*ACTIVITY:*
Look through the records below for the line with "area by class". Return that line and each one after it up to and including the line with "met5 | 0 | 0 |", exactly.

*Stored data:*
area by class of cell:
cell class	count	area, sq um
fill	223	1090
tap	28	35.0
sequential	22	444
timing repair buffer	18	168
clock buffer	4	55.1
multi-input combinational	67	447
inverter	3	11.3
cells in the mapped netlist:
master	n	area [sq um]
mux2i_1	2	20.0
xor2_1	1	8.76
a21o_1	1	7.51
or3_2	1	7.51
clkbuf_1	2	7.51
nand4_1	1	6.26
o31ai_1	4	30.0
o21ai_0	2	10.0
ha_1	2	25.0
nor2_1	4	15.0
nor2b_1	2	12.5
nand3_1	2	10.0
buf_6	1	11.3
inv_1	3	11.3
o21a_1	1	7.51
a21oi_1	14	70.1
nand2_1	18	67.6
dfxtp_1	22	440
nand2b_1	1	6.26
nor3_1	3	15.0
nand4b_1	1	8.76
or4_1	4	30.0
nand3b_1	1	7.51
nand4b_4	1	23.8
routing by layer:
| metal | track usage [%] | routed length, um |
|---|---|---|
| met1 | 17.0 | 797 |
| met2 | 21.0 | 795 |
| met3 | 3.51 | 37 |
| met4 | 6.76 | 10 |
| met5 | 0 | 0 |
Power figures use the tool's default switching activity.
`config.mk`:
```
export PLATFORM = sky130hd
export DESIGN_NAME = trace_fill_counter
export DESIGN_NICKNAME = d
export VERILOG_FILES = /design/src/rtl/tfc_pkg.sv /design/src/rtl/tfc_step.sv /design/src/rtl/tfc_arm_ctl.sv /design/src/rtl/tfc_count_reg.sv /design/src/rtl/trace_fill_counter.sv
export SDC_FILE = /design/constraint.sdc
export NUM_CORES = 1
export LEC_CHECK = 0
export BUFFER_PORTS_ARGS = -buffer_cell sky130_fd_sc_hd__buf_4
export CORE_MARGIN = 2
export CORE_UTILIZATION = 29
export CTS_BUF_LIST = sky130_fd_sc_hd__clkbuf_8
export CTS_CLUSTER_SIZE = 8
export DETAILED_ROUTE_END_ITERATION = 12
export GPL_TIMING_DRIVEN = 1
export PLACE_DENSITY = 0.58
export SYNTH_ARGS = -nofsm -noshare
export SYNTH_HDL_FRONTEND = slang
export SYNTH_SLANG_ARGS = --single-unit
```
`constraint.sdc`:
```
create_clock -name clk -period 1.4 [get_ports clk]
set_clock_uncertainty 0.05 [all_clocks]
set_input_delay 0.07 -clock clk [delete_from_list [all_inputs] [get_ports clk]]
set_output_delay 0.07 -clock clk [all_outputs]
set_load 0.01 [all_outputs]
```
==
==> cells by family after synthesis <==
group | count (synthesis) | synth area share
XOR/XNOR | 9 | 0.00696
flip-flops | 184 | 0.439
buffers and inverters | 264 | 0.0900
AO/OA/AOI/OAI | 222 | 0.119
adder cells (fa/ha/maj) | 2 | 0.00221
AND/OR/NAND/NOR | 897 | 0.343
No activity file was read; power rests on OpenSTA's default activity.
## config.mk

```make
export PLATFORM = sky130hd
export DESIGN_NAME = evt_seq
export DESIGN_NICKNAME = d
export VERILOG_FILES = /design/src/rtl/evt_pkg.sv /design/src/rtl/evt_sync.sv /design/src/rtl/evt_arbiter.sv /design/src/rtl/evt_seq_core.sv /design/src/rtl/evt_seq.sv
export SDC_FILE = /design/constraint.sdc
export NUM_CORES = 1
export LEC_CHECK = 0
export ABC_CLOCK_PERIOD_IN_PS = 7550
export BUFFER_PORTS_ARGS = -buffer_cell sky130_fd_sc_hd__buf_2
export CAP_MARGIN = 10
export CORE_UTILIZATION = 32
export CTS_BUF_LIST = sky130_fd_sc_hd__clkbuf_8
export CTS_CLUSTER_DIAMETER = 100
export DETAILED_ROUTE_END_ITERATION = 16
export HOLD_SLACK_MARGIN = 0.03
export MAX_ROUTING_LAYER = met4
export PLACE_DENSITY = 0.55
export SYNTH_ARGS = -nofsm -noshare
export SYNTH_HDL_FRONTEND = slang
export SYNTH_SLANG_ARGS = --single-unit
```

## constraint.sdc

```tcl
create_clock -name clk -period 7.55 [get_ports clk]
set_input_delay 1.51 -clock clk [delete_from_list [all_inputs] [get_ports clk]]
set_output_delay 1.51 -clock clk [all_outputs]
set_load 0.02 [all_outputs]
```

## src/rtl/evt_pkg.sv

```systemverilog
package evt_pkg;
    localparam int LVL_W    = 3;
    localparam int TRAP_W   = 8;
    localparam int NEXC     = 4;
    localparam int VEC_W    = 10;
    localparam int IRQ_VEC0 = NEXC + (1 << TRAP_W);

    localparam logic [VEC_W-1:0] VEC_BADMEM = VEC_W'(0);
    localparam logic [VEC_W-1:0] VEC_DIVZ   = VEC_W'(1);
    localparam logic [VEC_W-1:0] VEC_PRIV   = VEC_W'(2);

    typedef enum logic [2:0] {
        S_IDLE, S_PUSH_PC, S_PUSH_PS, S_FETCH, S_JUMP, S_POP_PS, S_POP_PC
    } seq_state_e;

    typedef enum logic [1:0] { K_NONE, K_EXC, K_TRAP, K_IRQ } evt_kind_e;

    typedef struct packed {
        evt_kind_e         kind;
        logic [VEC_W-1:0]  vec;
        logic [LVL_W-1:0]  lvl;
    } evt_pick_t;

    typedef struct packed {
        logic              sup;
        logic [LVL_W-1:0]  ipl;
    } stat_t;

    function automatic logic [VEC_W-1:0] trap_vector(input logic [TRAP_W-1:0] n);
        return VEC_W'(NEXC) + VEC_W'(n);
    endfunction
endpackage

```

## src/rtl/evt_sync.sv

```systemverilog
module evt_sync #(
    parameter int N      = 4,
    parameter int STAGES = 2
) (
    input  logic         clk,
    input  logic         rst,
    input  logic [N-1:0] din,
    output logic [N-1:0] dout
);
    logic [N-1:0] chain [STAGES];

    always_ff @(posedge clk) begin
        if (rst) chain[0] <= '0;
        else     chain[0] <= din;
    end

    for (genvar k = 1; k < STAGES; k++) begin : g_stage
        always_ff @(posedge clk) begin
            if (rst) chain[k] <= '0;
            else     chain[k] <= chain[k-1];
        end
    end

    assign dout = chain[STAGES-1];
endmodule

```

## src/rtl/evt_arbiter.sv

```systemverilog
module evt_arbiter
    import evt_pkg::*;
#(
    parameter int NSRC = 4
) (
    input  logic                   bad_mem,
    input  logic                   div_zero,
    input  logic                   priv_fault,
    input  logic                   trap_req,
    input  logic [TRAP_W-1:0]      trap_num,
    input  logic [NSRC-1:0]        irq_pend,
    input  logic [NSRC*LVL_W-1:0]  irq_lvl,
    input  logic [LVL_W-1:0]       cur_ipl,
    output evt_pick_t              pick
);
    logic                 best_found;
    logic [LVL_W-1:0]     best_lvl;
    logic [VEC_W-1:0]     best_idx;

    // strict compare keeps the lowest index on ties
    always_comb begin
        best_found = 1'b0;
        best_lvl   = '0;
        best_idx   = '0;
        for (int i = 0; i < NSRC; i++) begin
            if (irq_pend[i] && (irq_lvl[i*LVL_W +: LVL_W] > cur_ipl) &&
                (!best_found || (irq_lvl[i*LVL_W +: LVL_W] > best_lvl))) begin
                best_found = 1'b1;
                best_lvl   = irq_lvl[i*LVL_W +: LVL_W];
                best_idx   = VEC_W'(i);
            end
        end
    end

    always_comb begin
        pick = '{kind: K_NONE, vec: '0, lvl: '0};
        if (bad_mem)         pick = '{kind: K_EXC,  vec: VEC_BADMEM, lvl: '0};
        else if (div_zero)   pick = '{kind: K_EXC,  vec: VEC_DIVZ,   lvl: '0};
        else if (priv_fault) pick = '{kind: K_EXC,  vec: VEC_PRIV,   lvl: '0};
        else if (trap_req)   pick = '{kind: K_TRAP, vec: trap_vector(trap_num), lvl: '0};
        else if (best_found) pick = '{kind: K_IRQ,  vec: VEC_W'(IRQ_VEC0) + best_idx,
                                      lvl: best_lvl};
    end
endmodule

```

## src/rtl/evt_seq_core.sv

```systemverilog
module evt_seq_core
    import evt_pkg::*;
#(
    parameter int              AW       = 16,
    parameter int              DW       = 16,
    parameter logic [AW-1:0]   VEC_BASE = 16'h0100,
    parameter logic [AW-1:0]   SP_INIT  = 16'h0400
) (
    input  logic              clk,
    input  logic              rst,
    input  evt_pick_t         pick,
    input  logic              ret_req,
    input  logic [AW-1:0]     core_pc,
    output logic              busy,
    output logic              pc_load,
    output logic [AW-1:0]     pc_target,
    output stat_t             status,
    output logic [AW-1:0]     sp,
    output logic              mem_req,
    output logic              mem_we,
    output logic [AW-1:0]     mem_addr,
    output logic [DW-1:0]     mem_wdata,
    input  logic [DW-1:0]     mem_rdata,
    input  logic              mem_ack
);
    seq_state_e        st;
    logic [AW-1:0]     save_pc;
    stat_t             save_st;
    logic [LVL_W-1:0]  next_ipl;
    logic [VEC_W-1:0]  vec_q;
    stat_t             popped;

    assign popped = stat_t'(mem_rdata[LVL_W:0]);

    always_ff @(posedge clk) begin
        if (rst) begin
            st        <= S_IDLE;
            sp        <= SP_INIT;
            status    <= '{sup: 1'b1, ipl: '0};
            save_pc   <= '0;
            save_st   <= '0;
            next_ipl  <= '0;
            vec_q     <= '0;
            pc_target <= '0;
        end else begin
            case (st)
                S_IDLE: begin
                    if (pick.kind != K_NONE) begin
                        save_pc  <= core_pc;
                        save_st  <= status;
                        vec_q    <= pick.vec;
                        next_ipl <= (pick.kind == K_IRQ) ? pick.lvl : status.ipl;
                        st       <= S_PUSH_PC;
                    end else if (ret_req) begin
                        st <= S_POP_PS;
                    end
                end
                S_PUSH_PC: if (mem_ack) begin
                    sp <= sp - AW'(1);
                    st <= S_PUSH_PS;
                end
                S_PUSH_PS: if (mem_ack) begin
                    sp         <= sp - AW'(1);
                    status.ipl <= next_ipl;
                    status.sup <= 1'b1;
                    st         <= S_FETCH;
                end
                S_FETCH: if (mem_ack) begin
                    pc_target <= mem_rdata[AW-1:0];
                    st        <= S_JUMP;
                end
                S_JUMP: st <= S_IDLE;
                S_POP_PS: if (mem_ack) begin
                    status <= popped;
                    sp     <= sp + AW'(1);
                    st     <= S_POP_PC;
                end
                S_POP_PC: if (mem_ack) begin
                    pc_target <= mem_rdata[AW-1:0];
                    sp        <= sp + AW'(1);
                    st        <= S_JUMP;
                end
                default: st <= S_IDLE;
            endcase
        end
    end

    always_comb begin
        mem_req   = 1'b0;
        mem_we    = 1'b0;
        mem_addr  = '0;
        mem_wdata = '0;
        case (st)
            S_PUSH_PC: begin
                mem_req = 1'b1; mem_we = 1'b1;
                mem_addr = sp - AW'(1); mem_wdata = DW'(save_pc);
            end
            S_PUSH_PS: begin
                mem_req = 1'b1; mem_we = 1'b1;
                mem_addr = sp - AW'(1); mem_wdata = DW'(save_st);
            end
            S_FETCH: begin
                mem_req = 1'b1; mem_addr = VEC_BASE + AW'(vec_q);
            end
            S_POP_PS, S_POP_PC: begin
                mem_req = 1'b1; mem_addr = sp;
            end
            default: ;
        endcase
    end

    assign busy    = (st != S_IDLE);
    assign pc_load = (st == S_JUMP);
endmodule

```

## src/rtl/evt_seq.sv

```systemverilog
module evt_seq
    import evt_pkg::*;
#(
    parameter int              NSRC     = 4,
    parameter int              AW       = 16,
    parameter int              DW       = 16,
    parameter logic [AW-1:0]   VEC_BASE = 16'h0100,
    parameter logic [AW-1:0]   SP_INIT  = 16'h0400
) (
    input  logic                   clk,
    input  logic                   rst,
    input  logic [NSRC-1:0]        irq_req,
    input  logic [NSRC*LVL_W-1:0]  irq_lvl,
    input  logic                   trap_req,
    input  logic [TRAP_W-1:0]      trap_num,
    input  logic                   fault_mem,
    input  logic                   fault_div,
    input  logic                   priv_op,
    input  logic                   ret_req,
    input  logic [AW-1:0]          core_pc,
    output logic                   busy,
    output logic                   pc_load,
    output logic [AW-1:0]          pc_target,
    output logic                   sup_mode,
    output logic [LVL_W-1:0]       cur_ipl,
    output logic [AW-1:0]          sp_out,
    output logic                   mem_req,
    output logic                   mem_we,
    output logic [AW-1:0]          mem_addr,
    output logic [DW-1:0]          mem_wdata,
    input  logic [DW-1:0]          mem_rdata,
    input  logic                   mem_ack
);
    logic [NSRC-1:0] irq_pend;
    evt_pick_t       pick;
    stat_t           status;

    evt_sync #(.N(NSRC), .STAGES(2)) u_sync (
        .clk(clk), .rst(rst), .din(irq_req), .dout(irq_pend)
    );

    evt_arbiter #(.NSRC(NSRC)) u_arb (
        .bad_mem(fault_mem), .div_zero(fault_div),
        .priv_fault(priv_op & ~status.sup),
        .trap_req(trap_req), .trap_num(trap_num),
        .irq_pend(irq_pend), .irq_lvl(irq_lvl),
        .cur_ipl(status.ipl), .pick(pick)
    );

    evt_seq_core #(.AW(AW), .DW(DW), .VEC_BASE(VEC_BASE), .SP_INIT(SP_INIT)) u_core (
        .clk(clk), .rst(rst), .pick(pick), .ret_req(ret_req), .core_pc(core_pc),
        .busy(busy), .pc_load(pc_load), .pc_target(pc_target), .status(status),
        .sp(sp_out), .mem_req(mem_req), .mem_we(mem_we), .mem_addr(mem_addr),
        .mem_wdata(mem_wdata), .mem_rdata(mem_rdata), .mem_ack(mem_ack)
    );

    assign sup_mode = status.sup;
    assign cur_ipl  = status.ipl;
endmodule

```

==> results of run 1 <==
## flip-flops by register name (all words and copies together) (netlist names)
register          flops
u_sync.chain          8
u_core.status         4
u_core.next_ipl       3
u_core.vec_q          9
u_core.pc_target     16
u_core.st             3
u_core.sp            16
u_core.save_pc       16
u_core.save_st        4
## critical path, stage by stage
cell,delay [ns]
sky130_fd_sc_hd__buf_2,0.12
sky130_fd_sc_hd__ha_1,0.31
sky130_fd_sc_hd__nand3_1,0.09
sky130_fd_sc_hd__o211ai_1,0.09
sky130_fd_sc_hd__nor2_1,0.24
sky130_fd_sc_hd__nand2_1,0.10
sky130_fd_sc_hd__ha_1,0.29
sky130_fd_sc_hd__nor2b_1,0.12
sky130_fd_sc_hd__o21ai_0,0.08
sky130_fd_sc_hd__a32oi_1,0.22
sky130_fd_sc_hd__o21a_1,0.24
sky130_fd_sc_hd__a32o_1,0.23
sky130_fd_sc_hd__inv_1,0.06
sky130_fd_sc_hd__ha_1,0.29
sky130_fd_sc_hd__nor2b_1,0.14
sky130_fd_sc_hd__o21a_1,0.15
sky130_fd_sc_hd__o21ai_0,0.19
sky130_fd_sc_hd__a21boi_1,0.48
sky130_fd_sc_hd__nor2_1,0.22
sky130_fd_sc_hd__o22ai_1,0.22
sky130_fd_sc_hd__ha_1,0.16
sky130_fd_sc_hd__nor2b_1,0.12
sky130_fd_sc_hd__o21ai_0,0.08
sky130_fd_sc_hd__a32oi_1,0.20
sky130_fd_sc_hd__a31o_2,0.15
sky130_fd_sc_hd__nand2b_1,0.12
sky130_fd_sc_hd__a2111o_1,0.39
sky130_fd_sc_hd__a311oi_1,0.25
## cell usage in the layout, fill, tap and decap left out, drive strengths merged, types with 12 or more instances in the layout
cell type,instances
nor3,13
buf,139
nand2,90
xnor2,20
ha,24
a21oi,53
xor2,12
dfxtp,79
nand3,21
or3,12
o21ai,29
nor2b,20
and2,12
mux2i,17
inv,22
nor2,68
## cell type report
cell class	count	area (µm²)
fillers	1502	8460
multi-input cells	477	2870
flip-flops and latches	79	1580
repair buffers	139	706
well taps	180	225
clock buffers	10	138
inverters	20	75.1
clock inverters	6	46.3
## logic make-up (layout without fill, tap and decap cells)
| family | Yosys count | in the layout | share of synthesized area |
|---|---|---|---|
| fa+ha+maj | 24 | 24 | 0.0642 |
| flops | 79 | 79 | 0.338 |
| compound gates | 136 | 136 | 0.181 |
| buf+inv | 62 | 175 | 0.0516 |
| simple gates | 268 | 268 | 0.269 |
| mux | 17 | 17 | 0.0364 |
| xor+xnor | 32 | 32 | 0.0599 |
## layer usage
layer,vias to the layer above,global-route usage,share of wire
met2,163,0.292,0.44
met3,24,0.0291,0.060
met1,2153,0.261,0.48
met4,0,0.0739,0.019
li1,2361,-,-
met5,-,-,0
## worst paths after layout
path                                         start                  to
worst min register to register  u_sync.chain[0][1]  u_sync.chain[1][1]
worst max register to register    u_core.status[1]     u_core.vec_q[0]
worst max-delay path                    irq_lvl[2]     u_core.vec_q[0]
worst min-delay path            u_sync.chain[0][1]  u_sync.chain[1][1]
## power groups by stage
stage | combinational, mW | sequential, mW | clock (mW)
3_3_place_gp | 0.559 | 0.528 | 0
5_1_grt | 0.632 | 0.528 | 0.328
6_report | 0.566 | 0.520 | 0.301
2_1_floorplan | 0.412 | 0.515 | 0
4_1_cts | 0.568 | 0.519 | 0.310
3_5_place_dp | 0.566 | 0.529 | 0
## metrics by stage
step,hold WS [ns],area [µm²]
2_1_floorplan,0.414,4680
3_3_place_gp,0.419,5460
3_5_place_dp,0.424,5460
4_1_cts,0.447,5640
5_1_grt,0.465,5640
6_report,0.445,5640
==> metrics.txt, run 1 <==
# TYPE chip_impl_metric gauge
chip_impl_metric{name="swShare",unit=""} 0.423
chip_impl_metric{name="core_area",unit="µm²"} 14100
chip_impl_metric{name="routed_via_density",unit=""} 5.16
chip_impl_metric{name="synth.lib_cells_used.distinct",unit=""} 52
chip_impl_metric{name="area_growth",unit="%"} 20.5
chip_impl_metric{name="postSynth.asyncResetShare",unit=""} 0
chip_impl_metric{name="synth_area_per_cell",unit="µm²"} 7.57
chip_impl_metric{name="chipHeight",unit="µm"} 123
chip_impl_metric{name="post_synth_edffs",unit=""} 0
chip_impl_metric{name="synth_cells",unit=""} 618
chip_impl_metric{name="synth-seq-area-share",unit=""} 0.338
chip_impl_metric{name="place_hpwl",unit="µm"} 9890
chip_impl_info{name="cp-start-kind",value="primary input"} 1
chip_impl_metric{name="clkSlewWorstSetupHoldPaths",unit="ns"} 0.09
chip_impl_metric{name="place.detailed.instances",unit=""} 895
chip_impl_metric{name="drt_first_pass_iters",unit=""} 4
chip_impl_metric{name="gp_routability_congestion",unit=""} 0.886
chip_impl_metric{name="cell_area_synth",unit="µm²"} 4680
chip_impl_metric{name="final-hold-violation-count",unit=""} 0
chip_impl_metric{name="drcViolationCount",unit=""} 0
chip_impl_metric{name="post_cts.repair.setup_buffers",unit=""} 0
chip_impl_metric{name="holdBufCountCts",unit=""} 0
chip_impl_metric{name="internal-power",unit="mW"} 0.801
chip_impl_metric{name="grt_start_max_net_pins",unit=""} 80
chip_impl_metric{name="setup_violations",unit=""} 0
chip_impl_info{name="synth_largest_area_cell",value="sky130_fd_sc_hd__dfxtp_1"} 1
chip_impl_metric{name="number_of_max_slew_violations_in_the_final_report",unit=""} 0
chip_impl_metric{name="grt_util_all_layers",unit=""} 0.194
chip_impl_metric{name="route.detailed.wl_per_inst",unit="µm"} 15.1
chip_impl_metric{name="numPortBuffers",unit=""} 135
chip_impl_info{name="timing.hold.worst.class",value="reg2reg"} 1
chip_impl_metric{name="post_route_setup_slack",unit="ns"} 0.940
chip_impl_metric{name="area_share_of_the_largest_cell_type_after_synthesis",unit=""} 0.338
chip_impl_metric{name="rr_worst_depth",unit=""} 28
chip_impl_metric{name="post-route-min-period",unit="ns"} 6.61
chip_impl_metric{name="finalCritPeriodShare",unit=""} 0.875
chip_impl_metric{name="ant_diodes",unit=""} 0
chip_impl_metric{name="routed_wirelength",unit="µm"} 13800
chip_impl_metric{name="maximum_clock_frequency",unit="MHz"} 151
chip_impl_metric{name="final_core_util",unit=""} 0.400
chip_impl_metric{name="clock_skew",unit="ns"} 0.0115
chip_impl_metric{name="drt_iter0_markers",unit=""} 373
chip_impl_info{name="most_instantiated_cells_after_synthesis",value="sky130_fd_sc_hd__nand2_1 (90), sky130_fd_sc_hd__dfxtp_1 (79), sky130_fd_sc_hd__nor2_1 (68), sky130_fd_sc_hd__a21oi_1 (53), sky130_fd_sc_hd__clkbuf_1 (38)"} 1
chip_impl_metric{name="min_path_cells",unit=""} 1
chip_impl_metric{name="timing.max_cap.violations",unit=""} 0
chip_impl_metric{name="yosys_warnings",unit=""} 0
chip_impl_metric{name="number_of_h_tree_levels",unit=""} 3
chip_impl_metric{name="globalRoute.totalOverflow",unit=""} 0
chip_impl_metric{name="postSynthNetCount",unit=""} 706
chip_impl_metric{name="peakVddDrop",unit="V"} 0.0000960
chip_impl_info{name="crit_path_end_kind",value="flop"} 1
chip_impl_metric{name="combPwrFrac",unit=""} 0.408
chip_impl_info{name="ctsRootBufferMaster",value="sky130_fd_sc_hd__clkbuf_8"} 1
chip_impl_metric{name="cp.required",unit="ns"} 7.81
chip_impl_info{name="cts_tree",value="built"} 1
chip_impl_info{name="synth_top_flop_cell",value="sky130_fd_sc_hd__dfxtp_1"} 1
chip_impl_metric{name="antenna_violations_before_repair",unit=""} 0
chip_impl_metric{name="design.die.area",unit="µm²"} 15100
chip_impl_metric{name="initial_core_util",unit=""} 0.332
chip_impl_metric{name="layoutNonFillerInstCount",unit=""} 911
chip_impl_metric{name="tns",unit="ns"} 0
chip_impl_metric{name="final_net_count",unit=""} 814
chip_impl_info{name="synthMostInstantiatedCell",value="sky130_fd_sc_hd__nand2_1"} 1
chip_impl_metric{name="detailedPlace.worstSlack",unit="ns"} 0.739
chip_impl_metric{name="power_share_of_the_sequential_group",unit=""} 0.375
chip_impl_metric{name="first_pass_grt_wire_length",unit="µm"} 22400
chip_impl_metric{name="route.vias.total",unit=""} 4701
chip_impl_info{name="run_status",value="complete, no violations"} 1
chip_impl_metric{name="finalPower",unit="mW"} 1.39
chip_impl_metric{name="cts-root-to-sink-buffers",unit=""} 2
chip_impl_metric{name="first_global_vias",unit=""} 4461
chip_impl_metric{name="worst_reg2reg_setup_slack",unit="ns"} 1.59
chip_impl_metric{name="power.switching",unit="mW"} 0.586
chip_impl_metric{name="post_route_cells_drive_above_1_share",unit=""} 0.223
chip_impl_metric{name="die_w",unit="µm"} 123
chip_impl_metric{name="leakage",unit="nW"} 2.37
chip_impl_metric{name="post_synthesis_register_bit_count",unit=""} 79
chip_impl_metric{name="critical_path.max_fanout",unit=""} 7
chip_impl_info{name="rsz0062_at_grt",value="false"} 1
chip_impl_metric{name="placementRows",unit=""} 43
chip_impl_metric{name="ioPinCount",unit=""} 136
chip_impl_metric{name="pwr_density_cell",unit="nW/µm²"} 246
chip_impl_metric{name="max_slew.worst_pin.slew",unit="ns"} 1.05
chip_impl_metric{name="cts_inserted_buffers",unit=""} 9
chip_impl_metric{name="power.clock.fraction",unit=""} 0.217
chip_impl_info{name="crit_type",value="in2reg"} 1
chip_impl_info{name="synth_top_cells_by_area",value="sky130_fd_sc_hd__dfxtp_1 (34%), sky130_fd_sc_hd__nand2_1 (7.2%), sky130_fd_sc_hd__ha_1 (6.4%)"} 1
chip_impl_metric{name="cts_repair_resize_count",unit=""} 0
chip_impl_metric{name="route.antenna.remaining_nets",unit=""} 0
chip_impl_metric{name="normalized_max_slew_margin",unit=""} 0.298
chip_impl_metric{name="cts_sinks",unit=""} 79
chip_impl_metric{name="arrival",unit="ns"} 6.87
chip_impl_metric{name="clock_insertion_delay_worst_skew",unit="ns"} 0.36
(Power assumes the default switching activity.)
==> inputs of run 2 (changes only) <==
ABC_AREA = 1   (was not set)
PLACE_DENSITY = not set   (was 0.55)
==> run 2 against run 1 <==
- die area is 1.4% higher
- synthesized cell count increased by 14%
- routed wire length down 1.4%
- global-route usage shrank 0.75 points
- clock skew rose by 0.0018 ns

*ANSWER:*
area by class of cell:
cell class	count	area, sq um
fill	223	1090
tap	28	35.0
sequential	22	444
timing repair buffer	18	168
clock buffer	4	55.1
multi-input combinational	67	447
inverter	3	11.3
cells in the mapped netlist:
master	n	area [sq um]
mux2i_1	2	20.0
xor2_1	1	8.76
a21o_1	1	7.51
or3_2	1	7.51
clkbuf_1	2	7.51
nand4_1	1	6.26
o31ai_1	4	30.0
o21ai_0	2	10.0
ha_1	2	25.0
nor2_1	4	15.0
nor2b_1	2	12.5
nand3_1	2	10.0
buf_6	1	11.3
inv_1	3	11.3
o21a_1	1	7.51
a21oi_1	14	70.1
nand2_1	18	67.6
dfxtp_1	22	440
nand2b_1	1	6.26
nor3_1	3	15.0
nand4b_1	1	8.76
or4_1	4	30.0
nand3b_1	1	7.51
nand4b_4	1	23.8
routing by layer:
| metal | track usage [%] | routed length, um |
|---|---|---|
| met1 | 17.0 | 797 |
| met2 | 21.0 | 795 |
| met3 | 3.51 | 37 |
| met4 | 6.76 | 10 |
| met5 | 0 | 0 |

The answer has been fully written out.